On unsteady motion of a rotating fluid bounded by flat porous plates

Abstract

In this paper, an investigation is made of the unsteady flow generated in a viscous, incompressible and homogeneous fluid bounded by (i) an infinite horizontal porous plate atz=0, or (ii) two infinite horizontal porous plates atz=0 andz=D. The fluid together with the plate(s) is in a state of solid body rotation with a constant angular velocity Ω about the z-axis normal to the plate(s), and additionally, the plate(s) performs non-torsional elliptic harmonic oscillations in its (their) own plane(s).
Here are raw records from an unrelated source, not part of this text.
Source: an optimization exercise on an open RTL-to-GDS flow (aim: small area, a short achievable clock period and few clock cycles). Production flows keep margins and buffers that such runs may drop. The RTL was checked by simulation tests, not by an equivalence proof against the original design.

v54:
Design EC_TOP, start of the top module:
module EC_TOP(
    clk, rst_n, in_valid,
    in_Px, in_Py, in_Qx, in_Qy, in_prime, in_a,
    out_valid, out_Rx, out_Ry
);
Size: ~2,500 cells after synthesis, about 52 I/O pins, about 16,000 sq um of cells after synthesis.
clock: 80.0 ns
lec_check: 0
abc_area: 1
cap_margin: 20
core_margin: 2
core_utilization: 30
place_density: 0.5
slew_margin: 20
standard.sh (not shown) runs the stock make flow with config.mk's settings and CLKGATE_MAP_FILE= SYNTH_SCRIPT=/design/flow/synth_recipe.tcl, a recipe that flattens the netlist after the stock synthesis.
==> flow/flow/run.sh <==
#!/bin/bash
# The standard layout (the standard.sh), with these changes:
# - synthesis maps Yosys's carry-lookahead cells ($lcu) to ripple carry
#   (flow/ripple_lcu.v) instead of ORFS's Kogge-Stone map, which makes the
#   many small adders of this design about a fifth smaller;
# - every port is still buffered, with the smallest buffer cell;
# - the clock tree uses mid-sized clock buffers and no dummy loads (there are only
#   a few dozen flip-flops).
set -euo pipefail
export SYNTH_OPERATIONS_ARGS="-extra-map $PWD/flow/ripple_lcu.v"
export BUFFER_PORTS_ARGS="-buffer_cell sky130_fd_sc_hd__buf_1"
export CTS_ARGS="-sink_clustering_enable -repair_clock_nets -dont_use_dummy_load -root_buf sky130_fd_sc_hd__clkbuf_8 -buf_list sky130_fd_sc_hd__clkbuf_8"
bash standard.sh SETUP_SLACK_MARGIN=43 finish > standard.log 2>&1
==> flow/flow/ripple_lcu.v <==
(* techmap_celltype = "$lcu" *)
module _80_lcu_ripple (P, G, CI, CO);
	parameter WIDTH = 2;

	(* force_downto *)
	input [WIDTH-1:0] P, G;
	input CI;

	(* force_downto *)
	output [WIDTH-1:0] CO;

	integer i;
	(* force_downto *)
	reg [WIDTH-1:0] c;

	wire [1023:0] _TECHMAP_DO_ = "proc; opt -fast";

	always @* begin
		c[0] = G[0] | (P[0] & CI);
		for (i = 1; i < WIDTH; i = i + 1)
			c[i] = G[i] | (P[i] & c[i - 1]);
	end

	assign CO = c;
endmodule
Having completed the whole flow, v54 delivered a layout that passed the timing, design-rule and antenna checks.
Testbench counts of v54, summed over its fixed seeds: cycles 1,600.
A uniform suction or injection is introduced in the configurations through the porous plate(s) and its influence on the unsteady flow and the associated boundary layers is examined. The unsteady flow field as well as the associated boundary layers is obtained explicitly. In contrast to the unsteady rotating flow without suction, solutions of the present problem with suction exhibit no resonant phenomena. It is shown that the suction is responsible for making the boundary layers thinner and for the elimination of the resonant phenomena. It is confirmed that the velocity field and the associated multiple boundary layers are significantly modified by suction. Physical significances of the mathematical results are discussed. Several limiting cases of interest are recovered from this analysis. The initial value problem for both the configurations is exactly solved by the Heaviside operational calculus combined with the theory of residues.